Higher and still more high,
  Palaces made for cloud,
  Above the dingy city-roofs
  Blue-white like angels with broad wings,
  Pillars of the sky at rest
  The mountains from the great plateau
  Uprise.

  But the world heeds them not;
  They have been here now for too long a time.
  The world makes war on them,
  Tunnels their granite cliffs,
  Splits down their shining sides,
  Plasters their cliffs with soap-advertisements,
  Destroys the lonely fragments of their peace.

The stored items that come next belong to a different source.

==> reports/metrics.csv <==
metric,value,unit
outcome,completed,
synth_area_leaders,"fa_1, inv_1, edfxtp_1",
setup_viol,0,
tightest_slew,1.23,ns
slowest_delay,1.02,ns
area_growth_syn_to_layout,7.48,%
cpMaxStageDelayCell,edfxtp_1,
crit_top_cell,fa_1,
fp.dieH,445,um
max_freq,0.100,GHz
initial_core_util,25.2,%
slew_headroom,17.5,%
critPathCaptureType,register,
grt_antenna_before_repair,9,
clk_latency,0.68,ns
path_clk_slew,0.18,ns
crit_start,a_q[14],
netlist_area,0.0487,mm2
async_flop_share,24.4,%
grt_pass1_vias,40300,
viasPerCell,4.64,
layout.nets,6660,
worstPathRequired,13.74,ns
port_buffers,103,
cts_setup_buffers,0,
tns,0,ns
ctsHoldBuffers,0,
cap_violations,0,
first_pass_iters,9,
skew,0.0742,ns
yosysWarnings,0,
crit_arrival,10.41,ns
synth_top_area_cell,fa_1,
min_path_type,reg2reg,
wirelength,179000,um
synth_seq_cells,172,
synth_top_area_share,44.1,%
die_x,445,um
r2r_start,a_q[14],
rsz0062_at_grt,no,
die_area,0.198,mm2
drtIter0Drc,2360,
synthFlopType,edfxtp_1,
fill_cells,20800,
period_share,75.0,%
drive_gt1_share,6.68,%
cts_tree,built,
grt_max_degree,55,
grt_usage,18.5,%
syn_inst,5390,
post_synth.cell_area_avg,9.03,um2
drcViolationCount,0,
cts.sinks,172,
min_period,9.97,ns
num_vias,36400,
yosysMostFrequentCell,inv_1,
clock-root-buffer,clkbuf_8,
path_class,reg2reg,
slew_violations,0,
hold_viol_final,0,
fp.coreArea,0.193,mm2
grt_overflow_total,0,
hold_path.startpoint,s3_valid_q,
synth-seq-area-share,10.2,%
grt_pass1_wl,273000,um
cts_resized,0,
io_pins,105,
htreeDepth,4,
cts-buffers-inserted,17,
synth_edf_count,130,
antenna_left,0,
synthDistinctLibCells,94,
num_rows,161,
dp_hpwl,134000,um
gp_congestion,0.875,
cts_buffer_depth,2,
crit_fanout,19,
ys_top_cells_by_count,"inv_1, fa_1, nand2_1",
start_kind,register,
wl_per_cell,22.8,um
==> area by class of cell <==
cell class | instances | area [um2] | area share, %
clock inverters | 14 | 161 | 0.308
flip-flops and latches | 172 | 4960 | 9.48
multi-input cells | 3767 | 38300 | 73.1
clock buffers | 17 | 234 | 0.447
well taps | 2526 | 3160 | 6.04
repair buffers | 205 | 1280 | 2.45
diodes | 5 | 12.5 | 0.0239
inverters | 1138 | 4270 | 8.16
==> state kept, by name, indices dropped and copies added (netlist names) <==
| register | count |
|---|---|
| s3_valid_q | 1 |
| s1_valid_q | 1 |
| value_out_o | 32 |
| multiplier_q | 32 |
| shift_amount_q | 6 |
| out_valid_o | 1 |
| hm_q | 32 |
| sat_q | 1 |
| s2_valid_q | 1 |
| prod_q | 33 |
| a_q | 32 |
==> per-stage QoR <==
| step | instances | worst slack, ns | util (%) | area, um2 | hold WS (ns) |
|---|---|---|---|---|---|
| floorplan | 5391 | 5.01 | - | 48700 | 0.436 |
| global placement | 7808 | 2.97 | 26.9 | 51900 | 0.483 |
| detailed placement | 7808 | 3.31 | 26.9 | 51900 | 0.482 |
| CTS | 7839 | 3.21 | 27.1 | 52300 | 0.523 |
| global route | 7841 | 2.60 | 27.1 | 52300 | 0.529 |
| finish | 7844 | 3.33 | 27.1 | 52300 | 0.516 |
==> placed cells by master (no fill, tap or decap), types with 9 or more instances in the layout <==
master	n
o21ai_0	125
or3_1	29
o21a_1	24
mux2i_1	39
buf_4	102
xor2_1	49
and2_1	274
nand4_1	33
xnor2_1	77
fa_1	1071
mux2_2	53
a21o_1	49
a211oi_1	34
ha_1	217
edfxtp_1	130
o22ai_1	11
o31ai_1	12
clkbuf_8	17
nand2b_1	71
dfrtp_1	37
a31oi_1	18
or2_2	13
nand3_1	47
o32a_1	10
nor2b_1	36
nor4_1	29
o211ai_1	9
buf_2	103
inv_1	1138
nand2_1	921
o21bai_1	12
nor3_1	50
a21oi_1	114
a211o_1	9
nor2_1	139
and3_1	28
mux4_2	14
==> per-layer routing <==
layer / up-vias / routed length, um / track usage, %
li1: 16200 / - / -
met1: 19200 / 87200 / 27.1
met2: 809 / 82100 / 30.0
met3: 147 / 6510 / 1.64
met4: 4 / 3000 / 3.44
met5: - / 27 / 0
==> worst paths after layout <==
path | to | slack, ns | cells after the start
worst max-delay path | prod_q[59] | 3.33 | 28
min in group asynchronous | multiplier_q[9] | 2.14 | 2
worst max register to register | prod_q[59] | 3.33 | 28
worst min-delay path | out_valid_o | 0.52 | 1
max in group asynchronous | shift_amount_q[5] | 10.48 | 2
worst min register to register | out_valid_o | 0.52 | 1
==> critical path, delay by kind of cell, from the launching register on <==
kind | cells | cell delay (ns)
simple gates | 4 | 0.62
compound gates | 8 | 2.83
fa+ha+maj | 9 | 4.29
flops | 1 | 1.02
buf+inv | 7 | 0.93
File: src/hw/rtl/rme_pkg.sv
package rme_pkg;

   localparam int RME_CORDIC_STAGES = 16;
   localparam int RME_TABLE_LEN     = 24;
   localparam int RME_SQRT_STEPS    = 16;
   localparam int RME_QUEUE_DEPTH   = 4;
   localparam int RME_ZW            = 26;
   localparam int RME_VW            = 34;

   localparam logic signed [RME_ZW-1:0] RME_HALF_TURN = 26'sd5898240;
   localparam logic signed [15:0]       RME_ANGLE_MAX = 16'sd23040;
   localparam logic signed [15:0]       RME_PITCH_MAX = 16'sd11520;

   // matrix entries as taken from the input beat
   typedef struct packed {
      logic signed [15:0] m00;
      logic signed [15:0] m01;
      logic signed [15:0] m10;
      logic signed [15:0] m11;
      logic signed [15:0] m20;
      logic signed [15:0] m21;
      logic signed [15:0] m22;
   } rme_mat_type;

   // classified item held between front and back
   typedef struct packed {
      logic signed [15:0] m00;
      logic signed [15:0] m01;
      logic signed [15:0] m10;
      logic signed [15:0] m11;
      logic signed [15:0] m20;
      logic signed [15:0] m21;
      logic signed [15:0] m22;
      logic        [15:0] cos_pitch;
      logic               locked;
   } rme_item_type;

   // atan(2^-i) in 1/32768 degree
   function automatic logic signed [RME_ZW-1:0] rme_atan(input int idx);
      logic signed [RME_ZW-1:0] tab [0:RME_TABLE_LEN-1];
      tab = '{26'sd1474560, 26'sd870484, 26'sd459940, 26'sd233473, 26'sd117189,
              26'sd58652, 26'sd29333, 26'sd14667, 26'sd7334, 26'sd3667,
              26'sd1833, 26'sd917, 26'sd458, 26'sd229, 26'sd115, 26'sd57,
              26'sd29, 26'sd14, 26'sd7, 26'sd4, 26'sd2, 26'sd1, 26'sd0, 26'sd0};
      return tab[idx];
   endfunction

endpackage

File: src/hw/rtl/rme_front.sv
module rme_front import rme_pkg::*; (
   input  logic               clock,
   input  logic               reset,
   input  logic               in_valid,
   output logic               in_ready,
   input  rme_mat_type        in_mat,
   input  logic [14:0]        lock_threshold,
   input  logic               q_full,
   output logic               q_push,
   output rme_item_type       q_data
);

   localparam int SQ = RME_SQRT_STEPS;

   logic              vld_ff  [0:SQ];
   rme_mat_type       mat_ff  [0:SQ];
   logic [30:0]       sq_ff;
   logic [30:0]       rem_ff  [1:SQ];
   logic [31:0]       res_ff  [1:SQ];
   logic [30:0]       rem_in  [1:SQ];
   logic [31:0]       res_in  [1:SQ];
   logic              en;
   logic signed [31:0] prod;
   logic [30:0]       d0;

   assign en       = !q_full;
   assign in_ready = en;
   assign prod     = in_mat.m21 * in_mat.m21;

   // 2^30 - m21^2, floored at zero
   assign d0 = (sq_ff >= 31'h4000_0000) ? '0 : 31'h4000_0000 - sq_ff;

   // one root bit per stage
   for (genvar k = 1; k <= SQ; k++) begin : g_step
      localparam logic [31:0] BIT = 32'(1) << (2 * (SQ - k));
      logic [30:0] rem_prev;
      logic [31:0] res_prev;
      logic [32:0] trial;
      if (k == 1) begin : g_first
         assign rem_prev = d0;
         assign res_prev = '0;
      end else begin : g_next
         assign rem_prev = rem_ff[k-1];
         assign res_prev = res_ff[k-1];
      end
      assign trial = {1'b0, res_prev} + {1'b0, BIT};
      always_comb begin
         if ({2'b00, rem_prev} >= trial) begin
            rem_in[k] = rem_prev - trial[30:0];
            res_in[k] = (res_prev >> 1) + BIT;
         end else begin
            rem_in[k] = rem_prev;
            res_in[k] = res_prev >> 1;
         end
      end
   end

   // valid bits
   always_ff @(posedge clock) begin
      if (reset) begin
         for (int k = 0; k <= SQ; k++) vld_ff[k] <= 1'b0;
      end else if (en) begin
         vld_ff[0] <= in_valid;
         for (int k = 1; k <= SQ; k++) vld_ff[k] <= vld_ff[k-1];
      end
   end

   // payload
   always_ff @(posedge clock) begin
      if (en) begin
         mat_ff[0] <= in_mat;
         sq_ff     <= prod[30:0];
         for (int k = 1; k <= SQ; k++) begin
            mat_ff[k] <= mat_ff[k-1];
            rem_ff[k] <= rem_in[k];
            res_ff[k] <= res_in[k];
         end
      end
   end

   // classify and hand over
   assign q_push           = vld_ff[SQ] && en;
   assign q_data.m00       = mat_ff[SQ].m00;
   assign q_data.m01       = mat_ff[SQ].m01;
   assign q_data.m10       = mat_ff[SQ].m10;
   assign q_data.m11       = mat_ff[SQ].m11;
   assign q_data.m20       = mat_ff[SQ].m20;
   assign q_data.m21       = mat_ff[SQ].m21;
   assign q_data.m22       = mat_ff[SQ].m22;
   assign q_data.cos_pitch = res_ff[SQ][15:0];
   assign q_data.locked    = res_ff[SQ][15:0] <= {1'b0, lock_threshold};

endmodule
--- config.mk ---
export PLATFORM = sky130hd
export DESIGN_NAME = rme_queue
export DESIGN_NICKNAME = d
export VERILOG_FILES = /design/src/hw/rtl/rme_pkg.sv /design/src/hw/rtl/rme_queue.sv
export SDC_FILE = /design/constraint.sdc
export NUM_CORES = 1
export LEC_CHECK = 0
export BUFFER_PORTS_ARGS = -buffer_cell sky130_fd_sc_hd__clkbuf_2
export CAP_MARGIN = 20
export CORE_MARGIN = 3
export CORE_UTILIZATION = 28
export DETAILED_ROUTE_END_ITERATION = 10
export SYNTH_ARGS = -nofsm -noshare
export SYNTH_HDL_FRONTEND = slang
export SYNTH_SLANG_ARGS = --single-unit
--- constraint.sdc ---
create_clock -name clock -period 12.4 [get_ports clock]
set_input_delay 1.24 -clock clock [delete_from_list [all_inputs] [get_ports clock]]
set_output_delay 1.24 -clock clock [all_outputs]
set_load 0.03 [all_outputs]
--- src/hw/rtl/rme_pkg.sv ---
package rme_pkg;

   localparam int RME_CORDIC_STAGES = 16;
   localparam int RME_TABLE_LEN     = 24;
   localparam int RME_SQRT_STEPS    = 16;
   localparam int RME_QUEUE_DEPTH   = 4;
   localparam int RME_ZW            = 26;
   localparam int RME_VW            = 34;

   localparam logic signed [RME_ZW-1:0] RME_HALF_TURN = 26'sd5898240;
   localparam logic signed [15:0]       RME_ANGLE_MAX = 16'sd23040;
   localparam logic signed [15:0]       RME_PITCH_MAX = 16'sd11520;

   // matrix entries as taken from the input beat
   typedef struct packed {
      logic signed [15:0] m00;
      logic signed [15:0] m01;
      logic signed [15:0] m10;
      logic signed [15:0] m11;
      logic signed [15:0] m20;
      logic signed [15:0] m21;
      logic signed [15:0] m22;
   } rme_mat_type;

   // classified item held between front and back
   typedef struct packed {
      logic signed [15:0] m00;
      logic signed [15:0] m01;
      logic signed [15:0] m10;
      logic signed [15:0] m11;
      logic signed [15:0] m20;
      logic signed [15:0] m21;
      logic signed [15:0] m22;
      logic        [15:0] cos_pitch;
      logic               locked;
   } rme_item_type;

   // atan(2^-i) in 1/32768 degree
   function automatic logic signed [RME_ZW-1:0] rme_atan(input int idx);
      logic signed [RME_ZW-1:0] tab [0:RME_TABLE_LEN-1];
      tab = '{26'sd1474560, 26'sd870484, 26'sd459940, 26'sd233473, 26'sd117189,
              26'sd58652, 26'sd29333, 26'sd14667, 26'sd7334, 26'sd3667,
              26'sd1833, 26'sd917, 26'sd458, 26'sd229, 26'sd115, 26'sd57,
              26'sd29, 26'sd14, 26'sd7, 26'sd4, 26'sd2, 26'sd1, 26'sd0, 26'sd0};
      return tab[idx];
   endfunction

endpackage

--- src/hw/rtl/rme_queue.sv ---
module rme_queue import rme_pkg::*; (
   input  logic         clock,
   input  logic         reset,
   input  logic         push,
   input  rme_item_type push_data,
   input  logic         pop,
   output rme_item_type pop_data,
   output logic         full,
   output logic         empty
);

   localparam int AW = $clog2(RME_QUEUE_DEPTH);

   rme_item_type mem_ff [0:RME_QUEUE_DEPTH-1];
   logic [AW-1:0] wr_ff, rd_ff;
   logic [AW:0]   cnt_ff;

   assign full     = cnt_ff == (AW+1)'(RME_QUEUE_DEPTH);
   assign empty    = cnt_ff == '0;
   assign pop_data = mem_ff[rd_ff];

   // pointers and fill count
   always_ff @(posedge clock) begin
      if (reset) begin
         wr_ff  <= '0;
         rd_ff  <= '0;
         cnt_ff <= '0;
      end else begin
         if (push) wr_ff <= wr_ff + 1'b1;
         if (pop)  rd_ff <= rd_ff + 1'b1;
         case ({push, pop})
            2'b10:   cnt_ff <= cnt_ff + 1'b1;
            2'b01:   cnt_ff <= cnt_ff - 1'b1;
            default: cnt_ff <= cnt_ff;
         endcase
      end
   end

   // storage
   always_ff @(posedge clock) begin
      if (push) mem_ff[wr_ff] <= push_data;
   end

endmodule
### config.mk
export PLATFORM = sky130hd
export DESIGN_NAME = crts_front
export DESIGN_NICKNAME = d
export VERILOG_FILES = /design/src/rtl/core/crts_pkg.sv /design/src/rtl/core/crts_front.sv
export SDC_FILE = /design/constraint.sdc
export NUM_CORES = 1
export LEC_CHECK = 0
export BUFFER_PORTS_ARGS = -buffer_cell sky130_fd_sc_hd__buf_2
export CORE_AREA = 8 8 127 129
export CTS_BUF_LIST = sky130_fd_sc_hd__clkbuf_4 sky130_fd_sc_hd__clkbuf_8 sky130_fd_sc_hd__clkbuf_16
export DETAILED_ROUTE_END_ITERATION = 10
export DIE_AREA = 0 0 135 137
export PLACE_DENSITY = 0.78
export SLEW_MARGIN = 20
export SYNTH_ARGS = -nofsm -noshare
export SYNTH_HDL_FRONTEND = slang
export SYNTH_SLANG_ARGS = --single-unit
export TNS_END_PERCENT = 10
### constraint.sdc
create_clock -name aclk -period 5.9 [get_ports aclk]
set_clock_uncertainty 0.1 [all_clocks]
set_input_delay 0.59 -clock aclk [delete_from_list [all_inputs] [get_ports aclk]]
set_output_delay 0.59 -clock aclk [all_outputs]
set_load 0.005 [all_outputs]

  Vaster and still more vast,
  Peak after peak, pile after pile,
  Wilderness still untamed,
  To which the future is as was the past,
  Barrier spread by Gods,
  Sunning their shining foreheads,
  Barrier broken down by those who do not need
  The joy of time-resisting storm-worn stone,
  The mountains swing along
  The south horizon of the sky;
  Welcoming with wide floors of blue-green ice
  The mists that dance and drive before the sun.


John Fletcher (1886-)1950), is an American writer, was recognized as an influencial force with the Imagist, Modernism and the Agrarian Movements. His varied interests were reflected in his ownership of over 1,700 volumes, which are housed in the John Gould Fletcher Library in Little Rock, Arkansas.